[Supplied records Boundary: Start]

### src/hdl/exu_pkg.sv
`default_nettype none

package exu_pkg;

  ////////////////////
  // Widths and sizes
  localparam int XLEN       = 32;
  localparam int RFIDX_W    = 5;
  localparam int RF_NUM     = 32;
  localparam int OITF_DEPTH = 2;
  localparam int ITAG_W     = 1;  // Wide enough to index OITF_DEPTH entries

  ////////////////////
  // Decoded opcode subset
  localparam logic [6:0] OPC_OP    = 7'b0110011;
  localparam logic [6:0] OPC_OPIMM = 7'b0010011;
  localparam logic [6:0] OPC_LOAD  = 7'b0000011;

  localparam logic [2:0] F3_ADD = 3'b000;  // ADD, SUB, ADDI
  localparam logic [2:0] F3_SLT = 3'b010;
  localparam logic [2:0] F3_XOR = 3'b100;
  localparam logic [2:0] F3_OR  = 3'b110;
  localparam logic [2:0] F3_AND = 3'b111;
  localparam logic [2:0] F3_LW  = 3'b010;

  localparam logic [6:0] F7_BASE = 7'b0000000;
  localparam logic [6:0] F7_SUB  = 7'b0100000;

  typedef enum logic [2:0] {
    ALU_ADD,
    ALU_SUB,
    ALU_AND,
    ALU_OR,
    ALU_XOR,
    ALU_SLT
  } alu_op_e;

  ////////////////////
  // Stage payloads
  typedef struct packed {
    alu_op_e              alu_op;
    logic                 use_imm;  // op2 taken from the immediate
    logic                 load;
    logic                 rdwen;
    logic [RFIDX_W-1:0]   rdidx;
    logic                 rs1en;
    logic                 rs2en;
  } dec_info_t;

  typedef struct packed {
    logic [XLEN-1:0]      rs1;
    logic [XLEN-1:0]      rs2;
    logic [XLEN-1:0]      imm;
    dec_info_t            info;
    logic [ITAG_W-1:0]    itag;
  } disp_pkt_t;

  typedef struct packed {
    logic [RFIDX_W-1:0]   rdidx;
    logic [XLEN-1:0]      data;
  } wbck_t;

  typedef struct packed {
    logic [XLEN-1:0]      addr;
    logic [ITAG_W-1:0]    itag;
  } agu_cmd_t;

  typedef struct packed {
    logic [XLEN-1:0]      data;
    logic [ITAG_W-1:0]    itag;
    logic                 err;  // Bus error suppresses the write-back
  } lsu_rsp_t;

endpackage

`default_nettype wire

### src/hdl/exu_decode.sv
`timescale 1ns/1ns
`default_nettype none

module exu_decode import exu_pkg::*; (
  input  wire logic [XLEN-1:0]    i_ir,
  output logic      [RFIDX_W-1:0] o_rs1idx,
  output logic      [RFIDX_W-1:0] o_rs2idx,
  output logic      [XLEN-1:0]    o_imm,
  output dec_info_t               o_info
);

  logic [6:0]         opcode;
  logic [2:0]         funct3;
  logic [6:0]         funct7;
  logic [RFIDX_W-1:0] rdidx;
  logic               legal;
  logic               wen;

  assign opcode = i_ir[6:0];
  assign rdidx  = i_ir[11:7];
  assign funct3 = i_ir[14:12];
  assign funct7 = i_ir[31:25];

  assign o_rs1idx = i_ir[19:15];
  assign o_rs2idx = i_ir[24:20];
  assign o_imm    = {{(XLEN-12){i_ir[31]}}, i_ir[31:20]};  // Sign-extended I-type immediate

  always_comb begin
    o_info = '0;
    legal  = 1'b0;
    wen    = 1'b0;
    case (opcode)
      OPC_OP: begin
        o_info.rs1en = 1'b1;
        o_info.rs2en = 1'b1;
        wen          = 1'b1;
        legal        = 1'b1;
        if (funct7 == F7_SUB && funct3 == F3_ADD) begin
          o_info.alu_op = ALU_SUB;
        end else if (funct7 != F7_BASE) begin
          legal = 1'b0;
        end else begin
          case (funct3)
            F3_ADD:  o_info.alu_op = ALU_ADD;
            F3_SLT:  o_info.alu_op = ALU_SLT;
            F3_XOR:  o_info.alu_op = ALU_XOR;
            F3_OR:   o_info.alu_op = ALU_OR;
            F3_AND:  o_info.alu_op = ALU_AND;
            default: legal = 1'b0;
          endcase
        end
      end
      OPC_OPIMM: begin
        o_info.rs1en   = 1'b1;
        o_info.use_imm = 1'b1;
        wen            = 1'b1;
        legal          = 1'b1;
        case (funct3)
          F3_ADD:  o_info.alu_op = ALU_ADD;
          F3_XOR:  o_info.alu_op = ALU_XOR;
          F3_OR:   o_info.alu_op = ALU_OR;
          F3_AND:  o_info.alu_op = ALU_AND;
          default: legal = 1'b0;  // SLTI and shifts are not decoded
        endcase
      end
      OPC_LOAD: begin
        o_info.rs1en   = 1'b1;
        o_info.use_imm = 1'b1;  // Address is rs1 + imm
        o_info.load    = 1'b1;
        o_info.alu_op  = ALU_ADD;
        wen            = 1'b1;
        legal          = (funct3 == F3_LW);
      end
      default: legal = 1'b0;
    endcase

    // Illegal encodings travel on as bubbles
    o_info.rs1en = o_info.rs1en & legal;
    o_info.rs2en = o_info.rs2en & legal;
    o_info.load  = o_info.load & legal;
    o_info.rdidx = rdidx;
    o_info.rdwen = wen & legal & (rdidx != '0);
  end

endmodule

`default_nettype wire

### src/hdl/exu_regfile.sv
`timescale 1ns/1ns
`default_nettype none

module exu_regfile import exu_pkg::*; (
  input  wire logic               clk,
  input  wire logic               i_rst,
  input  wire logic [RFIDX_W-1:0] i_rs1idx,
  input  wire logic [RFIDX_W-1:0] i_rs2idx,
  output logic      [XLEN-1:0]    o_rs1,
  output logic      [XLEN-1:0]    o_rs2,
  input  wire logic               i_wena,
  input  wire wbck_t              i_wbck
);

  // x0 has no storage
  logic [XLEN-1:0] regs [1:RF_NUM-1];

  always_ff @(posedge clk) begin
    if (i_rst) begin
      for (int i = 1; i < RF_NUM; i++) begin
        regs[i] <= '0;
      end
    end else if (i_wena && i_wbck.rdidx != '0) begin
      regs[i_wbck.rdidx] <= i_wbck.data;
    end
  end

  assign o_rs1 = (i_rs1idx == '0) ? '0 : regs[i_rs1idx];
  assign o_rs2 = (i_rs2idx == '0) ? '0 : regs[i_rs2idx];

endmodule

`default_nettype wire

### src/hdl/exu_oitf.sv
`timescale 1ns/1ns
`default_nettype none

module exu_oitf import exu_pkg::*; (
  input  wire logic               clk,
  input  wire logic               i_rst,
  // Allocation side
  input  wire logic               i_dis_ena,
  input  wire logic [RFIDX_W-1:0] i_dis_rdidx,
  output logic      [ITAG_W-1:0]  o_dis_ptr,
  output logic                    o_full,
  // Retire side
  input  wire logic               i_ret_ena,
  output logic      [ITAG_W-1:0]  o_ret_ptr,
  output logic      [RFIDX_W-1:0] o_ret_rdidx,
  // Hazard lookup
  input  wire logic [RFIDX_W-1:0] i_rs1idx,
  input  wire logic [RFIDX_W-1:0] i_rs2idx,
  input  wire logic [RFIDX_W-1:0] i_rdidx,
  input  wire logic               i_rs1en,
  input  wire logic               i_rs2en,
  output logic                    o_match,
  output logic                    o_empty
);

  logic [OITF_DEPTH-1:0] vld_q;
  logic [RFIDX_W-1:0]    rd_q [OITF_DEPTH];
  logic [ITAG_W-1:0]     alc_ptr;
  logic [ITAG_W-1:0]     ret_ptr;
  logic                  alc_flg;  // Wrap bits tell full from empty
  logic                  ret_flg;
  logic [OITF_DEPTH-1:0] hit;

  always_ff @(posedge clk) begin
    if (i_rst) begin
      alc_ptr <= '0;
      alc_flg <= 1'b0;
      ret_ptr <= '0;
      ret_flg <= 1'b0;
      vld_q   <= '0;
    end else begin
      if (i_dis_ena) begin
        vld_q[alc_ptr] <= 1'b1;
        if (alc_ptr == ITAG_W'(OITF_DEPTH-1)) begin
          alc_ptr <= '0;
          alc_flg <= ~alc_flg;
        end else begin
          alc_ptr <= alc_ptr + 1'b1;
        end
      end
      if (i_ret_ena) begin
        vld_q[ret_ptr] <= 1'b0;
        if (ret_ptr == ITAG_W'(OITF_DEPTH-1)) begin
          ret_ptr <= '0;
          ret_flg <= ~ret_flg;
        end else begin
          ret_ptr <= ret_ptr + 1'b1;
        end
      end
    end
  end

  always_ff @(posedge clk) begin
    if (i_dis_ena) rd_q[alc_ptr] <= i_dis_rdidx;
  end

  // Entries with rd x0 never block anything
  always_comb begin
    for (int i = 0; i < OITF_DEPTH; i++) begin
      hit[i] = vld_q[i] & (rd_q[i] != '0) &
               ((i_rs1en & (rd_q[i] == i_rs1idx)) |
                (i_rs2en & (rd_q[i] == i_rs2idx)) |
                (rd_q[i] == i_rdidx));
    end
  end

  assign o_match     = |hit;
  assign o_empty     = (alc_ptr == ret_ptr) & (alc_flg == ret_flg);
  assign o_full      = (alc_ptr == ret_ptr) & (alc_flg != ret_flg);
  assign o_dis_ptr   = alc_ptr;
  assign o_ret_ptr   = ret_ptr;
  assign o_ret_rdidx = rd_q[ret_ptr];

endmodule

`default_nettype wire

### src/hdl/exu_disp.sv
`timescale 1ns/1ns
`default_nettype none

module exu_disp import exu_pkg::*; (
  input  wire logic               i_valid,
  output logic                    o_ready,
  input  wire dec_info_t          i_info,
  input  wire logic [RFIDX_W-1:0] i_rs1idx,
  input  wire logic [RFIDX_W-1:0] i_rs2idx,
  input  wire logic [XLEN-1:0]    i_imm,
  input  wire logic [XLEN-1:0]    i_rs1,
  input  wire logic [XLEN-1:0]    i_rs2,
  // OITF status
  input  wire logic               i_oitf_match,
  input  wire logic               i_oitf_full,
  input  wire logic [ITAG_W-1:0]  i_oitf_ptr,
  output logic                    o_oitf_ena,
  // Result still held in the ALU stage
  input  wire logic [RFIDX_W-1:0] i_alu_busy_rd,
  input  wire logic               i_alu_busy_vld,
  // To ALU stage
  output logic                    o_disp_valid,
  input  wire logic               i_disp_ready,
  output disp_pkt_t               o_disp_pkt
);

  logic alu_hazard;
  logic stall;

  // The pending ALU result is not in the register file yet
  assign alu_hazard = i_alu_busy_vld &
                      ((i_info.rs1en & (i_rs1idx == i_alu_busy_rd)) |
                       (i_info.rs2en & (i_rs2idx == i_alu_busy_rd)) |
                       (i_info.rdidx == i_alu_busy_rd));

  assign stall = i_oitf_match | (i_info.load & i_oitf_full) | alu_hazard;

  assign o_disp_valid = i_valid & ~stall;
  assign o_ready      = o_disp_valid & i_disp_ready;
  assign o_oitf_ena   = o_ready & i_info.load;  // One entry per dispatched load

  always_comb begin
    o_disp_pkt.rs1  = i_rs1;
    o_disp_pkt.rs2  = i_rs2;
    o_disp_pkt.imm  = i_imm;
    o_disp_pkt.info = i_info;
    o_disp_pkt.itag = i_oitf_ptr;
  end

endmodule

`default_nettype wire

### src/hdl/exu_alu.sv
`timescale 1ns/1ns
`default_nettype none

module exu_alu import exu_pkg::*; (
  input  wire logic               clk,
  input  wire logic               i_rst,
  input  wire logic               i_disp_valid,
  output logic                    o_disp_ready,
  input  wire disp_pkt_t          i_disp_pkt,
  output logic                    o_busy_vld,
  output logic      [RFIDX_W-1:0] o_busy_rd,
  // Result to write-back
  output logic                    o_wbck_valid,
  output wbck_t                   o_wbck,
  input  wire logic               i_wbck_grant,
  // Load command to the load unit
  output logic                    o_agu_valid,
  output agu_cmd_t                o_agu_cmd,
  input  wire logic               i_agu_ready
);

  logic [XLEN-1:0]    op2;
  logic [XLEN-1:0]    res;
  logic               take;
  logic               drain;
  logic               r_valid;
  logic               r_load;
  logic [RFIDX_W-1:0] r_rdidx;
  logic [XLEN-1:0]    r_data;  // Result, or load address
  logic [ITAG_W-1:0]  r_itag;

  assign op2 = i_disp_pkt.info.use_imm ? i_disp_pkt.imm : i_disp_pkt.rs2;

  always_comb begin
    case (i_disp_pkt.info.alu_op)
      ALU_SUB: res = i_disp_pkt.rs1 - op2;
      ALU_AND: res = i_disp_pkt.rs1 & op2;
      ALU_OR:  res = i_disp_pkt.rs1 | op2;
      ALU_XOR: res = i_disp_pkt.rs1 ^ op2;
      ALU_SLT: res = {{(XLEN-1){1'b0}}, $signed(i_disp_pkt.rs1) < $signed(op2)};
      default: res = i_disp_pkt.rs1 + op2;  // ADD and load address
    endcase
  end

  ////////////////////
  // Output register
  assign drain        = r_valid & (r_load ? i_agu_ready : i_wbck_grant);
  assign o_disp_ready = ~r_valid | drain;
  assign take         = i_disp_valid & o_disp_ready;

  always_ff @(posedge clk) begin
    if (i_rst) begin
      r_valid <= 1'b0;
    end else if (take) begin
      // Packets with nothing to do are dropped here
      r_valid <= i_disp_pkt.info.load | i_disp_pkt.info.rdwen;
    end else if (drain) begin
      r_valid <= 1'b0;
    end
  end

  always_ff @(posedge clk) begin
    if (take) begin
      r_load  <= i_disp_pkt.info.load;
      r_rdidx <= i_disp_pkt.info.rdidx;
      r_data  <= res;
      r_itag  <= i_disp_pkt.itag;
    end
  end

  assign o_wbck_valid   = r_valid & ~r_load;
  assign o_wbck.rdidx   = r_rdidx;
  assign o_wbck.data    = r_data;
  assign o_agu_valid    = r_valid & r_load;
  assign o_agu_cmd.addr = r_data;
  assign o_agu_cmd.itag = r_itag;
  assign o_busy_vld     = o_wbck_valid;  // Only results block dispatch
  assign o_busy_rd      = r_rdidx;

endmodule

`default_nettype wire

### src/hdl/exu_wbck.sv
`timescale 1ns/1ns
`default_nettype none

module exu_wbck import exu_pkg::*; (
  // Load responses
  input  wire logic               i_lsu_valid,
  output logic                    o_lsu_ready,
  input  wire lsu_rsp_t           i_lsu_rsp,
  // OITF head
  input  wire logic [ITAG_W-1:0]  i_ret_ptr,
  input  wire logic [RFIDX_W-1:0] i_ret_rdidx,
  // ALU results
  input  wire logic               i_alu_valid,
  input  wire wbck_t              i_alu_wbck,
  output logic                    o_alu_grant,
  output logic                    o_ret_ena,
  // Register file port
  output logic                    o_rf_wena,
  output wbck_t                   o_rf_wbck
);

  logic lsu_hit;

  // Only the oldest outstanding load may answer
  assign lsu_hit     = i_lsu_valid & (i_lsu_rsp.itag == i_ret_ptr);
  assign o_lsu_ready = lsu_hit;
  assign o_ret_ena   = lsu_hit;  // Retires on error too

  assign o_alu_grant = i_alu_valid & ~lsu_hit;  // Long pipe wins

  assign o_rf_wena = lsu_hit ? (~i_lsu_rsp.err & (i_ret_rdidx != '0)) : i_alu_valid;

  always_comb begin
    o_rf_wbck = i_alu_wbck;
    if (lsu_hit) begin
      o_rf_wbck.rdidx = i_ret_rdidx;
      o_rf_wbck.data  = i_lsu_rsp.data;
    end
  end

endmodule

`default_nettype wire

### src/hdl/exu.sv
`timescale 1ns/1ns
`default_nettype none

module exu import exu_pkg::*; (
  input  wire logic            clk,
  input  wire logic            i_rst,
  // Instruction in
  input  wire logic            i_valid,
  output logic                 o_ready,
  input  wire logic [XLEN-1:0] i_ir,
  // Load command
  output logic                 o_agu_valid,
  output agu_cmd_t             o_agu_cmd,
  input  wire logic            i_agu_ready,
  // Load response
  input  wire logic            i_lsu_valid,
  output logic                 o_lsu_ready,
  input  wire lsu_rsp_t        i_lsu_rsp,
  // Register write
  output logic                 o_rf_wbck_ena,
  output wbck_t                o_rf_wbck,
  output logic                 o_oitf_empty,
  output logic                 o_exu_active
);

  logic [RFIDX_W-1:0] dec_rs1idx;
  logic [RFIDX_W-1:0] dec_rs2idx;
  logic [XLEN-1:0]    dec_imm;
  dec_info_t          dec_info;
  logic [XLEN-1:0]    rf_rs1;
  logic [XLEN-1:0]    rf_rs2;

  logic               oitf_ena;
  logic [ITAG_W-1:0]  oitf_dis_ptr;
  logic               oitf_full;
  logic               oitf_match;
  logic               oitf_ret_ena;
  logic [ITAG_W-1:0]  oitf_ret_ptr;
  logic [RFIDX_W-1:0] oitf_ret_rdidx;

  logic               disp_valid;
  logic               disp_ready;
  disp_pkt_t          disp_pkt;
  logic               alu_busy_vld;
  logic [RFIDX_W-1:0] alu_busy_rd;
  logic               alu_wbck_valid;
  wbck_t              alu_wbck;
  logic               alu_grant;

  ////////////////////
  // Decode and operands
  exu_decode u_exu_decode (
    .i_ir     (i_ir),
    .o_rs1idx (dec_rs1idx),
    .o_rs2idx (dec_rs2idx),
    .o_imm    (dec_imm),
    .o_info   (dec_info)
  );

  exu_regfile u_exu_regfile (
    .clk      (clk),
    .i_rst    (i_rst),
    .i_rs1idx (dec_rs1idx),
    .i_rs2idx (dec_rs2idx),
    .o_rs1    (rf_rs1),
    .o_rs2    (rf_rs2),
    .i_wena   (o_rf_wbck_ena),
    .i_wbck   (o_rf_wbck)
  );

  exu_oitf u_exu_oitf (
    .clk         (clk),
    .i_rst       (i_rst),
    .i_dis_ena   (oitf_ena),
    .i_dis_rdidx (dec_info.rdidx),
    .o_dis_ptr   (oitf_dis_ptr),
    .o_full      (oitf_full),
    .i_ret_ena   (oitf_ret_ena),
    .o_ret_ptr   (oitf_ret_ptr),
    .o_ret_rdidx (oitf_ret_rdidx),
    .i_rs1idx    (dec_rs1idx),
    .i_rs2idx    (dec_rs2idx),
    .i_rdidx     (dec_info.rdidx),
    .i_rs1en     (dec_info.rs1en),
    .i_rs2en     (dec_info.rs2en),
    .o_match     (oitf_match),
    .o_empty     (o_oitf_empty)
  );

  ////////////////////
  // Dispatch and ALU
  exu_disp u_exu_disp (
    .i_valid        (i_valid),
    .o_ready        (o_ready),
    .i_info         (dec_info),
    .i_rs1idx       (dec_rs1idx),
    .i_rs2idx       (dec_rs2idx),
    .i_imm          (dec_imm),
    .i_rs1          (rf_rs1),
    .i_rs2          (rf_rs2),
    .i_oitf_match   (oitf_match),
    .i_oitf_full    (oitf_full),
    .i_oitf_ptr     (oitf_dis_ptr),
    .o_oitf_ena     (oitf_ena),
    .i_alu_busy_rd  (alu_busy_rd),
    .i_alu_busy_vld (alu_busy_vld),
    .o_disp_valid   (disp_valid),
    .i_disp_ready   (disp_ready),
    .o_disp_pkt     (disp_pkt)
  );

  exu_alu u_exu_alu (
    .clk          (clk),
    .i_rst        (i_rst),
    .i_disp_valid (disp_valid),
    .o_disp_ready (disp_ready),
    .i_disp_pkt   (disp_pkt),
    .o_busy_vld   (alu_busy_vld),
    .o_busy_rd    (alu_busy_rd),
    .o_wbck_valid (alu_wbck_valid),
    .o_wbck       (alu_wbck),
    .i_wbck_grant (alu_grant),
    .o_agu_valid  (o_agu_valid),
    .o_agu_cmd    (o_agu_cmd),
    .i_agu_ready  (i_agu_ready)
  );

  exu_wbck u_exu_wbck (
    .i_lsu_valid (i_lsu_valid),
    .o_lsu_ready (o_lsu_ready),
    .i_lsu_rsp   (i_lsu_rsp),
    .i_ret_ptr   (oitf_ret_ptr),
    .i_ret_rdidx (oitf_ret_rdidx),
    .i_alu_valid (alu_wbck_valid),
    .i_alu_wbck  (alu_wbck),
    .o_alu_grant (alu_grant),
    .o_ret_ena   (oitf_ret_ena),
    .o_rf_wena   (o_rf_wbck_ena),
    .o_rf_wbck   (o_rf_wbck)
  );

  assign o_exu_active = ~o_oitf_empty | i_valid;  // Loads in flight keep the stage awake

endmodule

`default_nettype wire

[Supplied records Boundary: End]

Exercise | Print, exactly as written, the first line of the records above and each line after it until the line with "localparam int OITF_DEPTH = 2;", which is printed too.

Exercise result |
### src/hdl/exu_pkg.sv
`default_nettype none

package exu_pkg;

  ////////////////////
  // Widths and sizes
  localparam int XLEN       = 32;
  localparam int RFIDX_W    = 5;
  localparam int RF_NUM     = 32;
  localparam int OITF_DEPTH = 2;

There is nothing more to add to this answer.